The relative phylogenetic positions of S. lycopersicum, S. galapagense, S. cheesmaniae, and S. pimpinellifolium are currently unresolved (Grandillo et al., 2011). Several different tree topologies have been inferred for the species in recent literature using various methods (Grandillo et al., 2011). In recently diverged species such as these, phylogenetic discordance can be prevalent (Ané, 2011) due to both incomplete lineage sorting of ancestral polymorphism and introgression from other species. Introgression is expected to make an especially strong contribution to phylogenetic discordance in tomato species, due to the use of wild species in the development of various S. lycopersicum cultivars. In particular, the sequenced tomato S. lycopersicum ‘Heinz 1706’ (H1706) is known to have S. pimpinellifolium in its parentage (Ozminkowski, 2004; Labate & Robertson, 2012; The Tomato Genome Consortium, 2012). Interspecific hybridization also occurs in wild populations of tomato along hybrid zones (Nakazato & Housworth, 2010) and also as evidenced by S. lycopersicum var cerasiforme, which is purportedly the result of crossing between S. lycopersicum and S. pimpinellifolium (Ranc et al., 2008). In contrast, S. galapagense and S. cheesmaniae have likely evolved in relative isolation, although S. pimpinellifolium and S. lycopersicum have been introduced to the Galápagos Islands in the past few decades (Darwin, 2009). Heirloom lines, which have existed prior to the implementation of major breeding programs, have been perpetuated mainly from lines of S. lycopersicum often by home gardeners, decreasing their likelihood of containing introgressions from wild species.

For this study, we have sequenced S. galapagense and the heirloom line Solanum lycopersicum ‘Yellow Pear’ (YP-1) (Goldman, 2008). Given the close relationship between S. galapagense and S. cheesmaniae, S. galapagense was chosen as a representative sample for the current study. These data were used in conjunction with coding sequence data from S. pimpinellifolium (The Tomato Genome Consortium, 2012), S. corneliomuelleri (Park et al., 2012), and S. tuberosum (Potato Genome Sequencing Consortium, 2011). Positively selected genes along the S. lycopersicum lineage were of interest since they may relate to domestication phenotypes. Using whole genome sequence from H1706, YP-1, S. galapagense, S. pimpinellifolium, S. tuberosum, and the H1706 reference genome sequence (The Tomato Genome Consortium, 2012), regions of divergence from cultivated tomato including structural variation were identified and the placement of S. galapagense on the Solanum phylogenetic tree was resolved for these genotypes. Also, a survey of genomic discordance was performed to gain a greater understanding of phylogenetic incongruence in newly diverged plant species.
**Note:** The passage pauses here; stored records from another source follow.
## src/hw/sarc_regs.vh

```
`ifndef SARC_REGS_VH
`define SARC_REGS_VH
// ****************************************************************
// timing in nanoseconds and derived cycle counts at 40 MHz (25 ns)
// ****************************************************************
`define SARC_CLK_NS          25
`define SARC_CONV_PULSE_NS   40
`define SARC_CONV_PULSE_CYC  ((`SARC_CONV_PULSE_NS + `SARC_CLK_NS - 1) / `SARC_CLK_NS)
`define SARC_BUSY_MAX_NS     2500
`define SARC_BUSY_MAX_CYC    (`SARC_BUSY_MAX_NS / `SARC_CLK_NS)
`define SARC_BUSY_SETUP_NS   5
`define SARC_BUSY_SETUP_CYC  ((`SARC_BUSY_SETUP_NS + `SARC_CLK_NS - 1) / `SARC_CLK_NS)
`define SARC_SEL_SETUP_NS    15
`define SARC_SEL_SETUP_CYC   ((`SARC_SEL_SETUP_NS + `SARC_CLK_NS - 1) / `SARC_CLK_NS)
`define SARC_PHASE_NS        15
`define SARC_PHASE_CYC       ((`SARC_PHASE_NS + `SARC_CLK_NS - 1) / `SARC_CLK_NS)
`define SARC_PERIOD_NS       35
// half period of the external bit clock in system cycles: 100 ns period, 50 ns phases
`define SARC_EXT_HALF_CYC    2
`define SARC_WAKE_MS         1
`define SARC_WAKE_CYC        (`SARC_WAKE_MS * 1000000 / `SARC_CLK_NS)
`define SARC_WORD_BITS       16
`define SARC_INT_BITS        16
`endif

```

## src/hw/sarc_clk_div.v

```verilog
`timescale 1ns/10ps
`default_nettype none
// ****************************************************************
// half-period enable divider for the external bit clock
// ****************************************************************
module sarc_clk_div #(
  parameter HALF = 2
) (
  input  wire clk,
  input  wire rst,
  input  wire run,
  output reg  tick
);
  reg [7:0] cnt_reg;
  always @(posedge clk or posedge rst) begin
    if (rst) begin
      cnt_reg <= 8'h00;
      tick    <= 1'b0;
    end else if (!run) begin
      cnt_reg <= 8'h00;
      tick    <= 1'b0;
    end else if (cnt_reg == HALF[7:0] - 8'h01) begin
      cnt_reg <= 8'h00;
      tick    <= 1'b1;
    end else begin
      cnt_reg <= cnt_reg + 8'h01;
      tick    <= 1'b0;
    end
  end
endmodule // sarc_clk_div
`default_nettype wire

```

## src/hw/sarc_host.v

```verilog
`timescale 1ns/10ps
`default_nettype none
`include "sarc_regs.vh"
module sarc_host #(
  parameter CHAIN    = 1,
  parameter WAKE_CYC = `SARC_WAKE_CYC
) (
  input  wire                            clk,
  input  wire                            rst,
  input  wire                            startReq,
  input  wire                            extMode,
  input  wire                            sleepReq,
  input  wire                            busyIn,
  input  wire                            serialResultLine,
  input  wire                            serialBitClockIn,
  output reg                             convReadSel,
  output reg                             chipSelN,
  output reg                             serialBitClockOut,
  output reg                             clockSourceSelect,
  output reg                             analogSleep,
  output reg                             referenceSleep,
  output reg  [`SARC_WORD_BITS*CHAIN-1:0] resultData,
  output reg                             resultValid,
  output reg                             hostIdle,
  output reg                             wakeBusy
);
  localparam NBITS = `SARC_WORD_BITS * CHAIN;
  localparam [2:0] S_IDLE = 3'h0, S_CONV = 3'h1, S_WAITB = 3'h2, S_SETUP = 3'h3,
                   S_SHIFT = 3'h4, S_DONE = 3'h5, S_DRAIN = 3'h6;
  // ****************************************************************
  // input synchronisers
  // ****************************************************************
  reg [1:0] busySync_reg;
  reg [1:0] dataSync_reg;
  reg [1:0] iclkSync_reg;
  reg       iclkLast_reg;
  reg       busyLast_reg;
  always @(posedge clk or posedge rst) begin
    if (rst) begin
      busySync_reg <= 2'h3;
      dataSync_reg <= 2'h0;
      iclkSync_reg <= 2'h0;
      iclkLast_reg <= 1'b0;
      busyLast_reg <= 1'b1;
    end else begin
      busySync_reg <= {busySync_reg[0], busyIn};
      dataSync_reg <= {dataSync_reg[0], serialResultLine};
      iclkSync_reg <= {iclkSync_reg[0], serialBitClockIn};
      iclkLast_reg <= iclkSync_reg[1];
      busyLast_reg <= busySync_reg[1];
    end
  end
  wire busyS    = busySync_reg[1];
  wire busyRise = busyS & ~busyLast_reg;
  wire iclkRise = iclkSync_reg[1] & ~iclkLast_reg;
  // ****************************************************************
  // sequencer
  // ****************************************************************
  reg [2:0]  state_reg;
  reg [11:0] cnt_reg;
  reg [15:0] bitCnt_reg;
  reg [NBITS-1:0] shift_reg;
  reg [31:0] wake_reg;
  reg        modeLatched_reg;
  reg        sampleDue_reg;
  wire       tick;
  wire       shifting = (state_reg == S_SHIFT) && modeLatched_reg;
  // ext clock half period 2 cycles = 100 ns period, phases 50 ns
  sarc_clk_div #(.HALF(`SARC_EXT_HALF_CYC)) uDiv (
    .clk (clk),
    .rst (rst),
    .run (shifting),
    .tick(tick)
  );
  always @(posedge clk or posedge rst) begin
    if (rst) begin
      state_reg         <= S_IDLE;
      cnt_reg           <= 12'h000;
      bitCnt_reg        <= 16'h0000;
      shift_reg         <= {NBITS{1'b0}};
      modeLatched_reg   <= 1'b1;
      sampleDue_reg     <= 1'b0;
      convReadSel       <= 1'b1;
      chipSelN          <= 1'b1;
      serialBitClockOut <= 1'b0;
      clockSourceSelect <= 1'b1;
      resultData        <= {NBITS{1'b0}};
      resultValid       <= 1'b0;
      hostIdle          <= 1'b0;
    end else begin
      resultValid   <= 1'b0;
      hostIdle      <= (state_reg == S_IDLE) && !wakeBusy && !analogSleep;
      sampleDue_reg <= 1'b0;
      // the data synchroniser lags the pin by two cycles, so a bit that stands
      // from a rising edge is taken one cycle after the falling edge that follows it
      if (sampleDue_reg)
        shift_reg <= {shift_reg[NBITS-2:0], dataSync_reg[1]};
      case (state_reg)
        S_IDLE: begin
          serialBitClockOut <= 1'b0;
          chipSelN          <= 1'b1;
          convReadSel       <= 1'b1;
          // chains need the shared external clock
          clockSourceSelect <= extMode | (CHAIN > 1);
          // a start that meets a sleep request is refused, so both never act at once
          if (startReq && !wakeBusy && !analogSleep && !sleepReq) begin
            modeLatched_reg <= extMode | (CHAIN > 1);
            chipSelN        <= 1'b0;
            convReadSel     <= 1'b0;
            cnt_reg         <= 12'h000;
            bitCnt_reg      <= 16'h0000;
            state_reg       <= S_CONV;
          end
        end
        S_CONV: begin
          cnt_reg <= cnt_reg + 12'h001;
          if (cnt_reg == `SARC_CONV_PULSE_CYC - 1) begin
            convReadSel <= 1'b1;
            cnt_reg     <= 12'h000;
            state_reg   <= S_WAITB;
          end
          // internal mode: sample previous result on converter clock rises
          if (!modeLatched_reg && iclkRise && bitCnt_reg < `SARC_INT_BITS) begin
            shift_reg  <= {shift_reg[NBITS-2:0], dataSync_reg[1]};
            bitCnt_reg <= bitCnt_reg + 16'h0001;
          end
        end
        S_WAITB: begin
          cnt_reg <= cnt_reg + 12'h001;
          if (!modeLatched_reg && iclkRise && bitCnt_reg < `SARC_INT_BITS) begin
            shift_reg  <= {shift_reg[NBITS-2:0], dataSync_reg[1]};
            bitCnt_reg <= bitCnt_reg + 16'h0001;
          end
          // read after busy rises, or once the 4 * SARC_BUSY_MAX_CYC cycle timeout expires even if busy never rose
          if (busyRise || cnt_reg == 4 * `SARC_BUSY_MAX_CYC) begin
            cnt_reg   <= 12'h000;
            state_reg <= modeLatched_reg ? S_SETUP : S_DONE;
          end
        end
        S_SETUP: begin
          cnt_reg <= cnt_reg + 12'h001;
          if (cnt_reg == `SARC_BUSY_SETUP_CYC + `SARC_SEL_SETUP_CYC) begin
            bitCnt_reg <= 16'h0000;
            state_reg  <= S_SHIFT;
          end
        end
        S_SHIFT: begin
          if (tick) begin
            serialBitClockOut <= ~serialBitClockOut;
            // data valid at each falling edge, sample then
            if (serialBitClockOut) begin
              sampleDue_reg <= 1'b1;
              bitCnt_reg    <= bitCnt_reg + 16'h0001;
              if (bitCnt_reg == NBITS - 1)
                state_reg <= S_DRAIN;
            end
          end
        end
        // clock parked low; wait for the last bit to come through the synchroniser
        S_DRAIN: begin
          if (sampleDue_reg)
            state_reg <= S_DONE;
        end
        S_DONE: begin
          serialBitClockOut <= 1'b0;
          chipSelN          <= 1'b1;
          resultData        <= shift_reg;
          resultValid       <= 1'b1;
          state_reg         <= S_IDLE;
        end
        default: state_reg <= S_IDLE;
      endcase
    end
  end
  // ****************************************************************
  // power-down and recovery wait
  // ****************************************************************
  // sleep only taken in idle so no unread result is lost
  always @(posedge clk or posedge rst) begin
    if (rst) begin
      analogSleep    <= 1'b0;
      referenceSleep <= 1'b0;
      wakeBusy       <= 1'b0;
      wake_reg       <= 32'h00000000;
    end else begin
      if (state_reg == S_IDLE && sleepReq != analogSleep) begin
        analogSleep    <= sleepReq;
        referenceSleep <= sleepReq;
        if (!sleepReq) begin
          wakeBusy <= 1'b1;
          wake_reg <= WAKE_CYC;
        end
      end else if (wakeBusy) begin
        if (wake_reg <= 32'h00000001)
          wakeBusy <= 1'b0;
        wake_reg <= wake_reg - 32'h00000001;
      end
    end
  end
endmodule // sarc_host
`default_nettype wire

```

## config.mk

```make
export PLATFORM = sky130hd
export DESIGN_NAME = sarc_host
export DESIGN_NICKNAME = d
export VERILOG_FILES = /design/src/hw/sarc_clk_div.v /design/src/hw/sarc_host.v
export VERILOG_INCLUDE_DIRS = /design/src /design/src/hw
export SDC_FILE = /design/constraint.sdc
export NUM_CORES = 1
export LEC_CHECK = 0
export BUFFER_PORTS_ARGS = -buffer_cell sky130_fd_sc_hd__buf_2
export CAP_MARGIN = 30
export CORE_ASPECT_RATIO = 1.1
export CORE_MARGIN = 4
export CORE_UTILIZATION = 55
export DETAILED_ROUTE_END_ITERATION = 7
export PLACE_DENSITY = 0.7
export SYNTH_ARGS = -nofsm -noshare
export SYNTH_HDL_FRONTEND = slang
export SYNTH_SLANG_ARGS = --single-unit
```

## constraint.sdc

```tcl
create_clock -name clk -period 5.7 [get_ports clk]
set_input_delay 1.71 -clock clk [delete_from_list [all_inputs] [get_ports clk]]
set_output_delay 1.71 -clock clk [all_outputs]
set_load 0.02 [all_outputs]
```

== Word level (Yosys, flattened, before mapping) ==
Cells that the tools add are included.
Cells by class
  reduce and logical (&&, ||, !) cells: 30
  equal/unequal tests: 22
  bitwise operators: 5
  mux-type cells: 44
  $add $sub $neg: 4
  $lt $le $gt $ge: 2
Operators by type and width (count)
  $mux 16: 8
  $mux 32: 3
  $pmux 16 s4: 1
  $pmux 12 s4: 1
  $mux 12: 3
  $le 32x1->1 const B: 1
  $sub 32x1->32 const B: 1
  $mux 3: 9
  $pmux 3 s6: 1
  $add 16x1->16 const B: 1
  $eq 16x4->1 const B: 1
  $lt 16x5->1 const B: 1
  $mux 8: 2
  $mux 1: 13
  $add 12x1->12 const B: 1
  $eq 12x1->1 const B: 1
  $eq 12x2->1 const B: 1
  $eq 12x9->1 const B: 1
  $ne 2x2->1 const B: 6
  $reduce_and 2->1: 5
  $eq 3x3->1 const B: 3
  $logic_and 1x1->1: 9
  $add 8x1->8 const B: 1
  $eq 8x1->1 const B: 1
  other kinds (15): 32
Storage, ports and cells
  register bits: 122
  output and inout bits: 25
  input bits: 8

== Longest topological paths before layout ==
  depth in word-level cells: 6
  mapped depth: 8
  gate-level depth less buffers: 7

== Hierarchy ==
From an unflattened synthesis, not the netlist that was laid out.
Second synthesis, totals
  cell total of the unflattened synthesis: 561
  area, all modules: 5898.2 um2
Modules (own cells, without submodules)
  sarc_host: times used 1, cells each 519, area an instance 5467.7 um2, sequential area each 2836.5 um2
  sarc_clk_div: times used 1, cells each 42, area an instance 430.4 um2, sequential area each 225.2 um2

== Worst setup path before layout ==
Ideal clock, no wire load.
  kind: input to register
  from: in sleepReq
  to: reg wake_reg[27]
  arrival: 3.331 ns
  path buffers: 1
  stages on the path: 6
  slack: 2.291 ns
  required time: 5.622 ns
  library setup time: 0.078 ns
  path through: nor4_4 -> o211ai_2 -> or2_2 -> clkbuf_1 -> or4_1 -> a21oi_1
Between the ends
  word-level cells in the longest chain between the ends: 4
  elaborated cells on any way between the ends: 6
  classes of those cells: 2 x eq/ne; 1 x mux; 3 x reduce/logical
Ends and longest elaborated chain
  from (decl): line sarc_host.v:12  | input wire sleepReq,
  $ne 1x1->1: line sarc_host.v:186  | if (state_reg == S_IDLE && sleepReq != analogSleep) begin
  $logic_and 1x1->1: line sarc_host.v:186
  $ne 2x2->1 (no source line) / $reduce_bool 2->1 (equally long branches)
  $reduce_and 2->1 (no source line)
  to (signal assigned): line sarc_host.v:196  | wake_reg <= wake_reg - 32'h00000001;
  to (decl): line sarc_host.v:63  | reg [31:0] wake_reg;
Several ways; a longest one is shown, not always the timed one.
A chain may end at the register's enable or synchronous reset.

== Worst setup path in the final report ==
  from: in sleepReq
  to: reg bitCnt_reg[9]
Between the ends
  word-level cells in the longest chain between the ends: 4
Ends and longest elaborated chain
  $logic_not 1->1
  $logic_and 1x1->1: line sarc_host.v:106  | if (startReq && !wakeBusy && !analogSleep && !sleepReq) begin
  $ne 2x1->1 (no source line)
  $reduce_and 6->1 (no source line)
  to (signal assigned): line sarc_host.v:125  | bitCnt_reg <= bitCnt_reg + 16'h0001;
  to (signal assigned): line sarc_host.v:132  | bitCnt_reg <= bitCnt_reg + 16'h0001;
  to (signal assigned): line sarc_host.v:153  | bitCnt_reg <= bitCnt_reg + 16'h0001;
  to (decl): line sarc_host.v:61  | reg [15:0] bitCnt_reg;
No other way between the ends.

==> impl_metrics.env <==
export IMPL_syn_avg_cell_area_um2=9.90
export IMPL_cp_buffers_inverters=1
export IMPL_design_area_mm2=0.00676
export IMPL_drc=0
export IMPL_worstPathMaxFanout=15
export IMPL_max_freq_mhz=292
export IMPL_ant_nets=0
export IMPL_pwr_share_seq=0.444
export IMPL_synth_mux_area_frac=0.0376
export IMPL_sw_frac_of_total=0.214
export IMPL_drive_gt1_frac=0.180
export IMPL_setup_ws_ns=2.27
export IMPL_clock_sinks=122
export IMPL_die_area_mm2=0.0125
export IMPL_dr_total_vias=4563
export IMPL_synth_area_top_cells="dfrtp_1, nand2_1, mux2_2"
export IMPL_cts_buffer_depth=2
export IMPL_crit_type="in2reg"
export IMPL_port_buffers=32
export IMPL_start_kind="input port"
export IMPL_synth_xor_area_share=0.0311
export IMPL_cp_data_arrival_time_ns=3.69
export IMPL_synthCells=598
export IMPL_fp_dieH_um=117
export IMPL_slew_violations=0
export IMPL_setup_viol=0
export IMPL_leakage_uw=0.00325
export IMPL_grt_pass1_wl_um=21200
export IMPL_cts_htree_levels=4
export IMPL_rsz0062_at_grt="false"
export IMPL_ys_types=65
export IMPL_synth_commonest_cells="dfrtp_1, nand2_1, nor2_1, a21oi_1, nand3_1"
export IMPL_postCtsSetupRepairBufs=0
export IMPL_synth_area_mm2=0.00592
export IMPL_power_density_mw_per_mm2=299
export IMPL_seq_area_mm2=0.00306
export IMPL_intPower_uw=1590
export IMPL_ys_ff_latch=122
export IMPL_post_cts_resized=0
export IMPL_power_uw=2020
export IMPL_ir_worst_vdd_mv=0.213
export IMPL_synth_fp_nets=615
export IMPL_min_period_over_period=0.602
export IMPL_placed_area_mm2=0.00617
export IMPL_cp_required_ns=5.96
export IMPL_drt_vias_per_instance=5.87
export IMPL_drtPass1Iterations=4
export IMPL_grt_pass1_vias=4468
export IMPL_critPathMaxStageDelay_ns=0.69
export IMPL_synth_compound_area_frac=0.139
export IMPL_die_w_um=107
export IMPL_fin_util=0.648
export IMPL_yosys_warnings=0
export IMPL_status="finished, final reports clean"
export IMPL_synth_top_cell_by_area="dfrtp_1"
export IMPL_wl_per_cell_um=15.8
export IMPL_synth_top_area_share=0.486
export IMPL_crit_chain="buf_2 > nor4b_1 > nor3_1 > a31oi_1 > o21a_1 > a31oi_1"
export IMPL_grt_usage=0.214
export IMPL_nNetsFinal=641
export IMPL_tightest_slew_ns=0.976
export IMPL_relSlewSlack=0.348
export IMPL_ys_async_sr_fraction=1.00
export IMPL_drt_iter0_drc=221
export IMPL_core_area_mm2=0.0104
export IMPL_ioPinCount=33
export IMPL_synthAdderAreaFrac=0.0190
export IMPL_totalWireLength_um=12300
export IMPL_cts_hold_repair_buffers=0
export IMPL_synth_edff_count=0
export IMPL_finalCriticalPeriod_ns=3.43
export IMPL_crit_family="compound AO/OA/AOI/OAI gates"
export IMPL_multi_input_area_mm2=0.00267
export IMPL_combinationalPowerShare=0.021
export IMPL_maxCapViolations=0
export IMPL_nFillCells=859
export IMPL_grt_max_degree=61
export IMPL_cts_tree="done"
export IMPL_clockRootBuffer="clkbuf_16"
export IMPL_dp_hpwl_um=8160
export IMPL_cts_buffers=17
export IMPL_area_delta_synth_final_pct=14.2
export IMPL_crit_slowest_cell="nor4b_1"
export IMPL_antenna_found_initial=0
export IMPL_p_clk_frac=0.535
export IMPL_floorplan_initialDensity=0.567
export IMPL_synth_top_family_by_area="simple AND/OR/NAND/NOR gates"
export IMPL_grt_overflow=0
export IMPL_yosysSeqAreaShare=0.517
export IMPL_largest_register_ffs=32
export IMPL_end_kind="register"
export IMPL_clock_latency_ns=0.42
export IMPL_synth_top_flop_cell="dfrtp_1"
export IMPL_crit_top_cell="a31oi_1"
export IMPL_tns_ns=0
export IMPL_num_rows=39
export IMPL_clk_pin_slew_ns=0.05
export IMPL_power_switching_uw=433
export IMPL_yosys_area_share_simple=0.225
export IMPL_pre_cts_slack_ns=1.90
export IMPL_hold_path_class="reg2reg"
export IMPL_place_gp_congestion=0.874
export IMPL_synth_most_common_cell="dfrtp_1"
export IMPL_finalHoldViolCount=0
export IMPL_diodes=0
export IMPL_finalClockSkew_ns=0.00621
-- path summary, 6_finish.rpt --
| kind | slack [ns] | start | endpoint | depth (start not counted) |
|---|---|---|---|---|
| max reg2reg | 2.89 | wake_reg[5] | wake_reg[26] | 5 |
| max | 2.27 | sleepReq | bitCnt_reg[9] | 6 |
| max in group asynchronous | 3.31 | rst | busyLast_reg | 3 |
| min | 0.35 | iclkSync_reg[0] | iclkSync_reg[1] | 0 |
| min reg2reg | 0.35 | iclkSync_reg[0] | iclkSync_reg[1] | 0 |
| min in group asynchronous | 1.42 | rst | wake_reg[24] | 2 |
-- routing by layer --
layer / track usage / up-vias / part of all wire
met2: 0.349 / 76 / 0.50
met1: 0.275 / 2241 / 0.45
met3: 0.0609 / 19 / 0.038
met4: 0.0793 / 0 / 0.018
met5: 0 / - / 0
li1: - / 2227 / -
-- power groups by stage --
stage / clock network, uW / logic [uW] / registers [uW]
2_1_floorplan: 0 / 32.2 / 909
3_3_place_gp: 0 / 42.9 / 913
3_5_place_dp: 0 / 44.7 / 913
4_1_cts: 1100 / 44.7 / 899
5_1_grt: 1140 / 50.7 / 902
6_report: 1080 / 42.9 / 899
-- logic make-up (layout without fill, tap and decap cells) --
| logic type | count (synthesis) | in the layout |
|---|---|---|
| compound gates | 122 | 122 |
| buf+inv | 46 | 83 |
| mux | 20 | 20 |
| flops | 122 | 122 |
| xor+xnor | 21 | 21 |
| fa+ha+maj | 9 | 9 |
| simple gates | 258 | 258 |
-- placed cells by master (no fill, tap or decap), types with 9 or more instances in the layout --
| cell | instances |
|---|---|
| a21oi_1 | 34 |
| a31oi_1 | 23 |
| and3_1 | 10 |
| buf_2 | 32 |
| clkbuf_16 | 17 |
| dfrtp_1 | 115 |
| ha_1 | 9 |
| inv_1 | 15 |
| mux2_2 | 18 |
| nand2_1 | 80 |
| nand3_1 | 25 |
| nor2_1 | 48 |
| nor3_1 | 16 |
| nor4_1 | 18 |
| o21ai_0 | 11 |
| o31ai_1 | 12 |
| or2_2 | 10 |
| or4_1 | 13 |
| xnor2_1 | 16 |
-- layout make-up --
class,instances,area share
Sequential cell,122,0.453
Multi-Input combinational cell,430,0.395
Clock buffer,20,0.0660
Timing Repair Buffer,36,0.0281
Tap cell,143,0.0265
Clock inverter,10,0.0215
Inverter,17,0.00981
-- metrics by stage --
stage | hold WS, ns | cells
after floorplan | 0.331 | 598
after global placement | 0.334 | 748
after detailed placement | 0.336 | 748
after CTS | 0.348 | 778
after global routing | 0.363 | 778
final | 0.346 | 778
(Power assumes the default switching activity.)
S. lycopersicum YP-1, a heirloom line that predates major tomato breeding programs was included as a negative control for introgressions from wild tomato species. All data and results from this study are available at the Sol Genomics Network site ( (Bombarely et al., 2011).


Assembly statistics

Quality filtering and trimming of the paired-end reads yielded 462.7 million S. lycopersicum H1706 reads, 420.3 million YP-1 reads, 363.9 million S. galapagense reads, and 281.5 million S. pimpinellifolium reads (Table S1). Approximately 92.1% of the S. lycopersicum H1706 reads, 93.5% of the YP-1 reads, 89% of the S. galapagense, 88% of the S. pimpinellifolium reads mapped to the S. lycopersicum version 2.40 genome assembly giving 39x, 45x, 32x, and 25x coverage and covering 99.2%, 99.3%, 95.4%, and 95% of the tomato genome respectively, after mapping quality filtering and duplicate read removal (Table S1). Gaps were calculated as regions without read coverage that were not gaps in the S. lycopersicum H1706 scaffolds. Gap total size ranged from 5.4 Mbp for YP-1 to 38.9 Mbp for S. pimpinellifolium (Table S1).
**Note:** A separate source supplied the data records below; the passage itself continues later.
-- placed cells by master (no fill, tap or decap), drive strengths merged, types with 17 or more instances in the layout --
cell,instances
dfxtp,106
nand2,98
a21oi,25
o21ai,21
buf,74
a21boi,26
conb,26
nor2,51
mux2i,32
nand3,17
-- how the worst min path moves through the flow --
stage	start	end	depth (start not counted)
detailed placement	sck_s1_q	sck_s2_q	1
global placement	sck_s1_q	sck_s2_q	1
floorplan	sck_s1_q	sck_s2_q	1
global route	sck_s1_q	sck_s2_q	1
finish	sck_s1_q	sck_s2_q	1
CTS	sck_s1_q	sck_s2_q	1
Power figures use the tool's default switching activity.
==> config.mk <==
export PLATFORM = sky130hd
export DESIGN_NAME = pulse_input_motor_driver_io
export DESIGN_NICKNAME = d
export VERILOG_FILES = /design/src/rtl/pulse_input_motor_driver_io.v
export VERILOG_INCLUDE_DIRS = /design/src /design/src/rtl
export SDC_FILE = /design/constraint.sdc
export NUM_CORES = 1
export LEC_CHECK = 0
export ABC_AREA = 1
export BUFFER_PORTS_ARGS = -buffer_cell sky130_fd_sc_hd__buf_2
export CORE_AREA = 2 2 172 174
export CTS_BUF_LIST = sky130_fd_sc_hd__clkbuf_4 sky130_fd_sc_hd__clkbuf_8
export DETAILED_ROUTE_END_ITERATION = 10
export DIE_AREA = 0 0 174 176
export PLACE_DENSITY = 0.59
export SYNTH_ARGS = -nofsm -noshare
export SYNTH_HDL_FRONTEND = slang
export SYNTH_SLANG_ARGS = --single-unit
==> constraint.sdc <==
create_clock -name clock -period 7.34 [get_ports clock]
set_input_delay 1.101 -clock clock [delete_from_list [all_inputs] [get_ports clock]]
set_output_delay 1.101 -clock clock [all_outputs]
set_load 0.01 [all_outputs]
In addition, de novo assemblies were produced for each non-reference genome (Table S2). By comparing assemblies generated from a range of k-mer values, the best k-mer values were found to be 63, 57, and 51, for YP-1, S. galapagense, and S. pimpinellifolium respectively. Contigs greater than 200 bp were used for further analysis. The YP-1 assembly produced the largest contigs with an N50 of 25.2 kb totaling 716.7 Mbp of sequence while S. pimpinellifolium had the shortest with an N50 of 5 kb totaling 669.3 Mbp of sequence (Table S2).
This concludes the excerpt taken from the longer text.